Who do you trust?

Posted by Al Lewis on December 09, 2012
Survey Said ...

Americans ranked car dealers as less trustworthy than members of Congress in a recent Gallup poll.

Don’t car dealers deserve a little more respect than that?

Click here to read my column in The Sunday Wall Street Journal. And click here to read the survey from Gallup.

Ranking highest for honesty and ethics among professionals are nurses, pharmacists and doctors. Ranking better than you would think are bankers. And ranking worse than bankers are … journalists.

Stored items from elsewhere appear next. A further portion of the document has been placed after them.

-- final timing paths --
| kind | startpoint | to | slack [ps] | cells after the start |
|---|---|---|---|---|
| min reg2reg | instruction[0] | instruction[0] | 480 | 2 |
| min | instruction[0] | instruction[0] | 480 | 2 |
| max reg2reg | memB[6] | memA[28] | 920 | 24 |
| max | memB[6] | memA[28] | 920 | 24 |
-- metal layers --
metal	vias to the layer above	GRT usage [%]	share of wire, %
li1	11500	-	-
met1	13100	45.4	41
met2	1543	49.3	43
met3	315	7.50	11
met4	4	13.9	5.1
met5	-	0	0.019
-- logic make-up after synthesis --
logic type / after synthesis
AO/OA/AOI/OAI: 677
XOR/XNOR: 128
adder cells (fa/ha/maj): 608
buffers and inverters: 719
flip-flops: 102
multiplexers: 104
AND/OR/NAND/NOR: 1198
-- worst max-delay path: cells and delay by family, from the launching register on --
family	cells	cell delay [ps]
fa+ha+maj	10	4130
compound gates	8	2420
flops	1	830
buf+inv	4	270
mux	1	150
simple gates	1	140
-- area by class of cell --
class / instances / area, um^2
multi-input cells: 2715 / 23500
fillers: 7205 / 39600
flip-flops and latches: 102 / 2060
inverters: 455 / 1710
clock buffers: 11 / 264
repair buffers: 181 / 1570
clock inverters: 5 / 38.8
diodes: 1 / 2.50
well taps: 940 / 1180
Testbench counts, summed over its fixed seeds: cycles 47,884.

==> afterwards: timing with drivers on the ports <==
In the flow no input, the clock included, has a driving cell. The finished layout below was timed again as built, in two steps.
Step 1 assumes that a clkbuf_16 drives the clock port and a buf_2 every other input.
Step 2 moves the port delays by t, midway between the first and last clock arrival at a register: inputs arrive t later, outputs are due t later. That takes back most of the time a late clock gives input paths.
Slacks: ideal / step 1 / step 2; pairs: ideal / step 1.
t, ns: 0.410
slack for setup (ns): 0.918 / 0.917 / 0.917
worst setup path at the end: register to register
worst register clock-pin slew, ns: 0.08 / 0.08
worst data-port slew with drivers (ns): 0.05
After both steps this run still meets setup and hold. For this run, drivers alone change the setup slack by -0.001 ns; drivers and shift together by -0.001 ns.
What follows belongs to an exercise in optimizing a design on an open flow for small area; a production flow would make more cautious choices. Where RTL was checked, it was by simulation tests only, not by an equivalence proof against the original. Only the layout flow was run in runs 2 and 3; the RTL was not checked for function there. The clock port is modelled as an ideal driver; clocking choices that lean on that would not hold on a real chip. No activity file was given, so power comes from the tool's default toggle rates.

## constraint.sdc

```tcl
create_clock -name core_clock -period 10.0 [get_ports {CLK}]
set_input_delay 2.0000 -clock core_clock [delete_from_list [all_inputs] [get_ports {CLK}]]
set_output_delay 2.0000 -clock core_clock [all_outputs]
set_load 0.01 [all_outputs]
```

## flow/abc_s7.txt

```
strash
&get -n
&fraig -x
&put
scorr
dc2
strash
&get -n
&dch -f
&nf -R 1000
&put
```

## flow/run.sh

```bash
#!/bin/bash
# The standard layout (standard.sh) with these changes to how it is made:
#  - synthesis is the standard synthesis script, except that no full/half
#    adder extraction runs before ABC and ABC maps with an area-oriented script
#    and no delay target. Several such scripts (flow/abc_*.txt) are tried, and
#    the one whose netlist has the least cell area is kept. Registers are
#    mapped exactly as in the standard synthesis: ABC only sees the logic
#    between them;
#  - the clock tree is built from clkbuf_4 cells, without dummy loads;
#  - port buffers are buf_1 cells.
# Each tool's full output goes to flow.log, next to ORFS's own logs in orfs/.
set -euo pipefail
W=$(pwd)
LOG=$W/flow.log
: > "$LOG"
STAT=$W/orfs/reports/sky130hd/MouseTransceiver/base/synth_stat.txt
VARS=(ADDER_MAP_FILE=
  "CTS_ARGS=-sink_clustering_enable -repair_clock_nets -buf_list {sky130_fd_sc_hd__clkbuf_4 sky130_fd_sc_hd__clkbuf_8} -sink_clustering_size 30 -sink_clustering_max_diameter 100 -dont_use_dummy_load"
  "BUFFER_PORTS_ARGS=-buffer_cell sky130_fd_sc_hd__buf_1")

# ORFS's synth.tcl with the ABC script replaced and its -D delay target dropped,
# and the standard flow's synthesis script sourcing it
make_synth_script() {
  sed "/synth_preamble.tcl/a set abc_args [lreplace \$abc_args 1 1 $1]\nset i [lsearch -exact \$abc_args -D]\nif {\$i >= 0} { set abc_args [lreplace \$abc_args \$i [expr {\$i + 1}]] }" \
    "$FLOW_HOME/scripts/synth.tcl" > "$W/orfs_synth.tcl"
  sed "s#\$::env(SCRIPTS_DIR)/synth.tcl#$W/orfs_synth.tcl#" "$W/synth_recipe.tcl" > "$W/own_synth.tcl"
}

best=""
best_area=""
first=1
for s in "$W"/flow/abc_*.txt; do
  make_synth_script "$s"
  if [[ $first == 1 ]]; then
    bash standard.sh SYNTH_SCRIPT="$W/own_synth.tcl" "${VARS[@]}" synth >> "$LOG" 2>&1
    first=0
  else
    bash standard.sh SYNTH_SCRIPT="$W/own_synth.tcl" "${VARS[@]}" do-yosys >> "$LOG" 2>&1
  fi
  area=$(awk '/Chip area for module/ {print $NF}' "$STAT")
  echo "ABC script $(basename "$s"): cell area $area" >> "$LOG"
  if [[ -z "$best" ]] || awk -v a="$area" -v b="$best_area" 'BEGIN { exit !(a < b) }'; then
    best=$s
    best_area=$area
  fi
done
echo "keeping ABC script $(basename "$best") ($best_area)" >> "$LOG"
make_synth_script "$best"
bash standard.sh SYNTH_SCRIPT="$W/own_synth.tcl" "${VARS[@]}" do-yosys >> "$LOG" 2>&1
bash standard.sh SYNTH_SCRIPT="$W/own_synth.tcl" "${VARS[@]}" finish >> "$LOG" 2>&1
```

## flow/abc_s12.txt

```
strash
&get -n
&fraig -x
&put
scorr
dc2
strash
&get -n
&dch -f
&nf -R 1000
&put
&get -n
&st
&dch -f
&nf -R 1000
&put
```

## flow/abc_s11.txt

```
strash
&get -n
&fraig -x
&put
scorr
dc2
strash
balance
rewrite
refactor
balance
rewrite
rewrite -z
balance
refactor -z
rewrite -z
balance
&get -n
&dch -f
&nf -R 1000
&put
```

## flow/abc_s4.txt

```
&get -n
&st
&dch
&nf -R 1000
&put
```

## config.mk

```make
export PLATFORM = sky130hd
export DESIGN_NAME = MouseTransceiver
export DESIGN_NICKNAME = MouseTransceiver
export VERILOG_FILES = /design/flow/design.v
export SDC_FILE = /design/flow/constraint.sdc
export NUM_CORES = 4
export LEC_CHECK = 0
export CAP_MARGIN = 20
export CORE_MARGIN = 2
export CORE_UTILIZATION = 60
export SLEW_MARGIN = 20
```

## flow/abc_s14.txt

```
strash
&get -n
&fraig -x
&put
scorr
dc2
strash
&get -n
&dch -f
&nf -R 1000 -p
&put
```

## flow/abc_s8.txt

```
&get -n
&st
&dch
&nf -R 1000
&st
&dch
&nf -R 1000
&st
&dch
&nf -R 1000
&put
```

## design.v

```verilog
`timescale 1ns / 1ps
module MouseTransmitter(
	input 		RESET,
	input 		CLK,
	input [5:0] STATE,
	output 		CLK_MOUSE_OUT_EN,
	output 		DATA_MOUSE_OUT,
	output 		DATA_MOUSE_OUT_EN
);
	reg       DataOut;
	wire       send  = STATE[5];
	wire       is_f4 = STATE[4];
	wire [3:0] ts    = STATE[3:0];
	wire       bit_zero = is_f4 & ((ts[2:0] == 3'd0) | (ts[2:0] == 3'd1) | (ts[2:0] == 3'd3));
	always @(posedge CLK) begin
		if (RESET | ~send)
			DataOut <= 1'b0;
		else if (ts[3])
			DataOut <= ~bit_zero;
		else if (ts == 4'd5)
			DataOut <= ~is_f4;
		else
			DataOut <= (ts == 4'd6);
	end
	assign CLK_MOUSE_OUT_EN  = send & (ts == 4'd0);
	assign DATA_MOUSE_OUT_EN = send & (ts[3] | ts[2]);
	assign DATA_MOUSE_OUT    = DataOut;
endmodule
`timescale 1ns / 1ps
module MouseReceiver(
	input 				RESET,
	input 				CLK,
	input 				FALL,			 
	input 				DATA_MOUSE_IN,
	input 				READ_ENABLE,
	input 				SHIFT_IN,		 
	output 				START,			 
	output 				SHIFT,			 
	output [2:0] 		BIT_INDEX,
	output [7:0] 		BYTE_READ,
	output 				BYTE_ERROR,		 
	output 				BYTE_READY
);
	localparam [3:0] S_PAR = 4'd8, S_STOP = 4'd9, S_DONE = 4'd10,
	                 S_READY = 4'd11, S_IDLE = 4'd12;
	reg [3:0]  State;
	reg [7:0]  ShiftReg;
	reg        Err;
	reg [15:0] Tmo;
	wire       timeout = (Tmo == 16'h18fa);	 
	wire       in_bits = ~State[3];			 
	wire       idle    = (State == S_READY) | (State == S_IDLE);
	wire       s_par   = (State == S_PAR);
	wire       s_stop  = (State == S_STOP);
	assign START = idle & READ_ENABLE & FALL & ~DATA_MOUSE_IN;
	assign SHIFT = FALL & in_bits;
	wire       tmo_clr = FALL & ((~timeout & (in_bits | s_par)) | s_stop);
	wire       tmo_fb  = Tmo[15] ^ Tmo[14] ^ Tmo[12] ^ Tmo[3] ^ (Tmo[14:0] == 15'h2aaa);
	always @(posedge CLK) begin
		if (RESET | tmo_clr)
			Tmo <= 16'd0;
		else
			Tmo <= {~Tmo[14:0], tmo_fb};
	end
	wire [3:0] inc = {State[3] ^ (&State[2:0]), State[2] ^ (&State[1:0]),
	                  State[1] ^ State[0], ~State[0]};
	always @(posedge CLK) begin
		if (RESET)
			State <= S_IDLE;
		else if (idle)
			State <= START ? 4'd0 : S_IDLE;
		else if (State <= S_PAR) begin
			if (timeout)
				State <= S_IDLE;
			else if (FALL)
				State <= inc;
		end else if (s_stop) begin
			if (FALL)
				State <= S_DONE;
		end else if (State == S_DONE)
			State <= S_READY;
		else
			State <= S_IDLE;
	end
	always @(posedge CLK)
		if (SHIFT)
			ShiftReg <= {SHIFT_IN, ShiftReg[7:1]};
	always @(posedge CLK) begin
		if (idle)
			Err <= 1'b1;
		else if (FALL & (in_bits | s_par))
			Err <= Err ^ DATA_MOUSE_IN;
		else if (FALL & s_stop)
			Err <= Err | ~DATA_MOUSE_IN;
	end
	assign BIT_INDEX  = State[2:0];
	assign BYTE_READY = (State == S_READY);
	assign BYTE_READ  = ShiftReg;
	assign BYTE_ERROR = Err;
endmodule
`timescale 1ns / 1ps
module MouseMasterSM(
	input 			CLK,
	input 			RESET,
	input 			FALL,			 
	input 			CLK_MOUSE_IN,	 
	input 			DATA_MOUSE_IN,
	output [5:0] 	STATE,
	output 			READ_ENABLE,
	input [7:0] 	BYTE_READ,
	input 			BYTE_ERROR,
	input 			BYTE_READY,
	output 			STATUS_LOAD,	 
	output 			DX_LOAD,		 
	output 			ADD_X,			 
	output 			ADD_Y,			 
	output 			SEND_INTERRUPT
);
	localparam [5:0] S0 = 6'd0, PRE_FF = 6'd1, BS_FF = 6'd2, S12 = 6'd4,
	                 PRE_F4 = 6'd17, BS_F4 = 6'd18,
	                 S3 = 6'd8, S4 = 6'd9, S5 = 6'd10, S8 = 6'd11, S9 = 6'd12, S9I = 6'd13,
	                 S10 = 6'd14, S11 = 6'd15;
	localparam [3:0] T_LOW = 4'd0, T_WDATA = 4'd1, T_WCLK = 4'd2, T_WBOTH = 4'd3,
	                 T_START = 4'd4, T_PAR = 4'd5, T_STOP = 4'd6, T_REL = 4'd7;
	reg [5:0]  State;
	reg [22:0] Cnt;
	reg        ReadEnable;
	wire good = BYTE_READY & ~BYTE_ERROR;
	wire [7:0] expected = (State == S4) ? 8'hAA : (State == S5) ? 8'h00 : 8'hFA;
	wire       match    = good & (BYTE_READ == expected);
	wire send = State[5];
	wire [3:0] ts = State[3:0];
	wire s9 = (State[5:1] == 5'b00110);		 
	wire pre = (State[5] == 1'b0) & (State[3:0] == 4'd1);
	wire low = send & (ts == T_LOW);
	wire wait_done = ((Cnt & 23'h6fffc8) == 23'h6d6e08);	 
	wire tmo_done  = ((Cnt & 23'h7ffffc) == 23'h01df9c);	 
	wire pre_done  = ((Cnt & 23'h400002) == 23'h000002);	 
	wire low_done  = ((Cnt & 23'h7f6240) == 23'h646040);	 
	wire cnt_run = ((State == S0) & ~wait_done)
	             | (s9 & ~BYTE_READY & ~tmo_done)
	             | pre
	             | (low & ~low_done);
	always @(posedge CLK) begin
		if (RESET | ~cnt_run)
			Cnt <= 23'd0;
		else
			Cnt <= {~Cnt[21:0], Cnt[22] ^ Cnt[17]};
	end
	wire [2:0] bit_inc = {ts[2] ^ (&ts[1:0]), ts[1] ^ ts[0], ~ts[0]};
	always @(posedge CLK) begin
		if (RESET)
			State <= S0;
		else if (send) begin
			if (ts[3]) begin
				if (FALL) State[3:0] <= (ts[2:0] == 3'd7) ? T_PAR : {1'b1, bit_inc};
			end else case (ts[2:0])
				T_LOW:   if (low_done) State[3:0] <= T_START;
				T_START: if (FALL) State[3:0] <= 4'd8;
				T_PAR:   if (FALL) State[3:0] <= T_STOP;
				T_STOP:  if (FALL) State[3:0] <= T_REL;
				T_REL:   State[3:0] <= T_WDATA;
				T_WDATA: if (~DATA_MOUSE_IN) State[3:0] <= T_WCLK;
				T_WCLK:  if (~CLK_MOUSE_IN) State[3:0] <= T_WBOTH;
				default: if (DATA_MOUSE_IN & CLK_MOUSE_IN) State <= {1'b0, State[4], 4'b0010};	 
			endcase
		end else case (State)
			S0:     if (wait_done) State <= PRE_FF;
			PRE_FF, PRE_F4:
			        if (pre_done) State <= {1'b1, State[4], 4'b0000};	 
			BS_FF:  State <= S3;
			S3:     if (BYTE_READY) State <= match ? S4 : S0;
			S4:     if (BYTE_READY) State <= match ? S5 : S0;
			S5:     if (BYTE_READY) State <= match ? PRE_F4 : S0;
			BS_F4:  State <= S8;
			S8:     if (BYTE_READY) State <= match ? S9 : S0;
			S9, S9I:
			        if (BYTE_READY) State <= good ? S10 : S0;
			        else if (tmo_done) State <= S0;
			        else State <= S9;
			S10:    if (BYTE_READY) State <= good ? S11 : S0;
			S11:    if (BYTE_READY) State <= good ? S12 : S0;
			S12:    State <= S9I;
			default: State <= S0;
		endcase
	end
	always @(posedge CLK) begin
		if (RESET)
			ReadEnable <= 1'b0;
		else
			ReadEnable <= (State[5:3] == 3'b001);	 
	end
	assign STATE          = State;
	assign READ_ENABLE    = ReadEnable;
	assign STATUS_LOAD    = s9 & good;
	assign DX_LOAD        = (State == S10) & good;
	assign ADD_X          = (State == S10);
	assign ADD_Y          = (State == S11);
	assign SEND_INTERRUPT = (State == S9I);
endmodule
`timescale 1ns / 1ps
module SevenSegmentDisplay(
	input 			       CLK,
	input 			       RESET,
	input       [3:0]	   DIGIT1, DIGIT2, DIGIT3, DIGIT4,
    output reg	[3:0]	   SEG_SELECT_OUT,
    output reg  [7:0]      HEX_OUT
);
	reg [1:0]  Sel;
	reg [3:0]  Bin;
	reg [17:0] Cnt;
	wire last = ((Cnt & 18'h3ffbf) == 18'h21e84);	 
	always @(posedge CLK) begin
		if (RESET) begin
			Sel <= 2'd0;
			Bin <= 4'd0;
			Cnt <= 18'd0;
		end else if (last) begin
			Sel <= {Sel[1] ^ Sel[0], ~Sel[0]};
			Cnt <= 18'd0;
		end else begin
			Cnt <= {~Cnt[16:0], Cnt[17] ^ Cnt[10]};
			case (Sel)
				2'd0: Bin <= DIGIT1;
				2'd1: Bin <= DIGIT2;
				2'd2: Bin <= DIGIT3;
				2'd3: Bin <= DIGIT4;
			endcase
		end
	end
	localparam [15:0] SEG0 = 16'h2812;
	localparam [15:0] SEG1 = 16'hd860;
	localparam [15:0] SEG2 = 16'hd004;
	localparam [15:0] SEG3 = 16'h8692;
	localparam [15:0] SEG4 = 16'h02ba;
	localparam [15:0] SEG5 = 16'h208e;
	localparam [15:0] SEG6 = 16'h1083;
	always @* begin
		HEX_OUT[0] = SEG0[Bin];
		HEX_OUT[1] = SEG1[Bin];
		HEX_OUT[2] = SEG2[Bin];
		HEX_OUT[3] = SEG3[Bin];
		HEX_OUT[4] = SEG4[Bin];
		HEX_OUT[5] = SEG5[Bin];
		HEX_OUT[6] = SEG6[Bin];
		HEX_OUT[7] = 1'b1;
		case (Sel)
			2'd0: SEG_SELECT_OUT = 4'b1110;
			2'd1: SEG_SELECT_OUT = 4'b1101;
			2'd2: SEG_SELECT_OUT = 4'b1011;
			default: SEG_SELECT_OUT = 4'b0111;
		endcase
	end
endmodule
`timescale 1ns / 1ps
module MouseTransceiver(
	input 			RESET,
	input 			CLK,
	input 			CLK_MOUSE_IN,		 
	output 			CLK_MOUSE_OUT_EN,	 
	input 			DATA_MOUSE_IN,		 
	output 			DATA_MOUSE_OUT,		 
	output 			DATA_MOUSE_OUT_EN,	 
        output  [3:0] SEG_SELECT_OUT,
        output  [7:0] HEX_OUT,
        output  [1:0] LED_OUT
);
	reg       ClkMouseIn;
	reg       ClkLast;
	reg [2:0] ClkRun;		 
	reg       ClkMouseInDly;
	wire      run_full = &ClkRun;
	always @(posedge CLK) begin
		if (RESET)
			ClkMouseIn <= 1'b0;
		else if (run_full)
			ClkMouseIn <= ClkLast;
	end
	always @(posedge CLK) begin
		if (~RESET) begin
			ClkLast <= CLK_MOUSE_IN;
			if (CLK_MOUSE_IN != ClkLast)
				ClkRun <= 3'd0;
			else if (~run_full)
				ClkRun <= {ClkRun[2] ^ (&ClkRun[1:0]), ClkRun[1] ^ ClkRun[0], ~ClkRun[0]};
		end
	end
	always @(posedge CLK)
		ClkMouseInDly <= ClkMouseIn;
	wire Fall = ClkMouseInDly & ~ClkMouseIn;
	wire [5:0]		MasterState;
	MouseTransmitter T(
					.RESET (RESET),
					.CLK(CLK),
					.STATE(MasterState),
					.CLK_MOUSE_OUT_EN(CLK_MOUSE_OUT_EN),
					.DATA_MOUSE_OUT(DATA_MOUSE_OUT),
					.DATA_MOUSE_OUT_EN(DATA_MOUSE_OUT_EN)
	);
	wire 			ReadEnable;
	wire [7:0] 		ByteRead;
	wire 			ByteError;
	wire 			ByteReady;
	wire 			RxStart, RxShift, ShiftIn;
	wire [2:0] 		BitIndex;
	MouseReceiver R(
					.RESET(RESET),
					.CLK(CLK),
					.FALL(Fall),
					.DATA_MOUSE_IN(DATA_MOUSE_IN),
					.READ_ENABLE(ReadEnable),
					.SHIFT_IN(ShiftIn),
					.START(RxStart),
					.SHIFT(RxShift),
					.BIT_INDEX(BitIndex),
					.BYTE_READ(ByteRead),
					.BYTE_ERROR(ByteError),
					.BYTE_READY(ByteReady)
	);
	wire 			StatusLoad, DxLoad, AddX, AddY, SendInterrupt;
	MouseMasterSM MSM(
					.RESET(RESET),
					.CLK(CLK),
					.FALL(Fall),
					.CLK_MOUSE_IN(ClkMouseIn),
					.DATA_MOUSE_IN(DATA_MOUSE_IN),
					.STATE(MasterState),
					.READ_ENABLE(ReadEnable),
					.BYTE_READ(ByteRead),
					.BYTE_ERROR(ByteError),
					.BYTE_READY(ByteReady),
					.STATUS_LOAD(StatusLoad),
					.DX_LOAD(DxLoad),
					.ADD_X(AddX),
					.ADD_Y(AddY),
					.SEND_INTERRUPT(SendInterrupt)
	);
	reg [7:0] MouseX;
	reg [6:0] MouseY;
	reg [7:0] NextX;		 
	reg [3:0] Status;		 
	reg       Carry;
	reg [1:0] Led;
	wire       SignY = Status[2];
	wire       Add   = AddX | AddY;
	wire       Ovf   = AddX ? NextX[1] : Status[3];
	wire       Sign  = AddX ? NextX[0] : SignY;
	wire       MoveBit = Ovf ? ~Sign : DATA_MOUSE_IN;
	wire       PosBit  = AddX ? MouseX[BitIndex] : ((BitIndex != 3'd7) & MouseY[BitIndex[2:0]]);
	assign     ShiftIn = Add ? (MoveBit ^ PosBit ^ Carry) : DATA_MOUSE_IN;
	always @(posedge CLK) begin
		if (RxStart)
			Carry <= 1'b0;
		else if (RxShift)
			Carry <= (MoveBit & PosBit) | (Carry & (MoveBit | PosBit));
	end
	always @(posedge CLK) begin
		if (StatusLoad) begin
			Status <= {ByteRead[7], ByteRead[5], ByteRead[1:0]};
			NextX[1:0] <= {ByteRead[6], ByteRead[4]};
		end
		if (DxLoad)
			NextX <= (Carry ^ NextX[0]) ? 8'd0 :
			         (~NextX[0] & ByteRead[7] & (ByteRead[6] | ByteRead[5])) ? 8'd159 : ByteRead;
	end
	always @(posedge CLK) begin
		if (RESET) begin
			Led    <= 2'd0;
			MouseX <= 8'd80;
			MouseY <= 7'd60;
		end else if (SendInterrupt) begin
			Led    <= Status[1:0];
			MouseX <= NextX;
			MouseY <= (Carry ^ SignY) ? 7'd0 :
			          (~SignY & (ByteRead[7] | (&ByteRead[6:3]))) ? 7'd119 : ByteRead[6:0];
		end
	end
	SevenSegmentDisplay SevenSeg(
					.CLK(CLK),
					.RESET(RESET),
					.HEX_OUT(HEX_OUT),
					.SEG_SELECT_OUT(SEG_SELECT_OUT),
					.DIGIT1(MouseY[3:0]),
					.DIGIT2({1'b0, MouseY[6:4]}),
					.DIGIT3(MouseX[3:0]),
					.DIGIT4(MouseX[7:4])
	);
	assign LED_OUT = Led;
endmodule
```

2 Comments to Who do you trust?

Brian
December 9, 2012

You just did Nurses an injustice in your article. Do you really believe Nurses wait around for doctors to tell them what to do? Even though your mother was a Nurse you obviously do not know very much about the profession. Go visit an emergency room or a critical care unit and see what goes on and then you can re-evaluate your statement. When Nurses lie or don’t do their jobs people die.

Michelle
December 13, 2012

I have to agree; I’m glad that you were “honest” enough to claim that your own mother as being a member of the nursing profession. I’m curious about HER opinion though.

I also find your argument pretty weak. Most of the time doctors aren’t even around (especially in LTC); Nurses make decisions and take the heat when anything goes wrong; everybody is a critic (…..including journalists with a 30% low honesty rating for the profession.) I find that rich.

Pharmacists have it “phat.” Talk about a hands-off, lucative jobs – most with banker’s hours. If anything, they are more likely to be corrupted with all the “free swag” that comes their way – doctors included. Nurses usually don’t get these perks. A perk would include a scheduled break without interruption or a thank-you from managment (long-shot here…)

I’m a J-School graduate (2002); I went into nursing so I could actually get a job (Newsflash: NEWSED is dead.) Sure, there are bad apples (mostly management), in any profession BUT almost all of my peers take the responsibility (and the integral honesty) of the profession very seriously as they beat it into us in nursing school with a two-by-four.

“Character is doing the right thing, when no one is looking”

Give the profession their due. I dont see physicians or pharmacists wiping asses.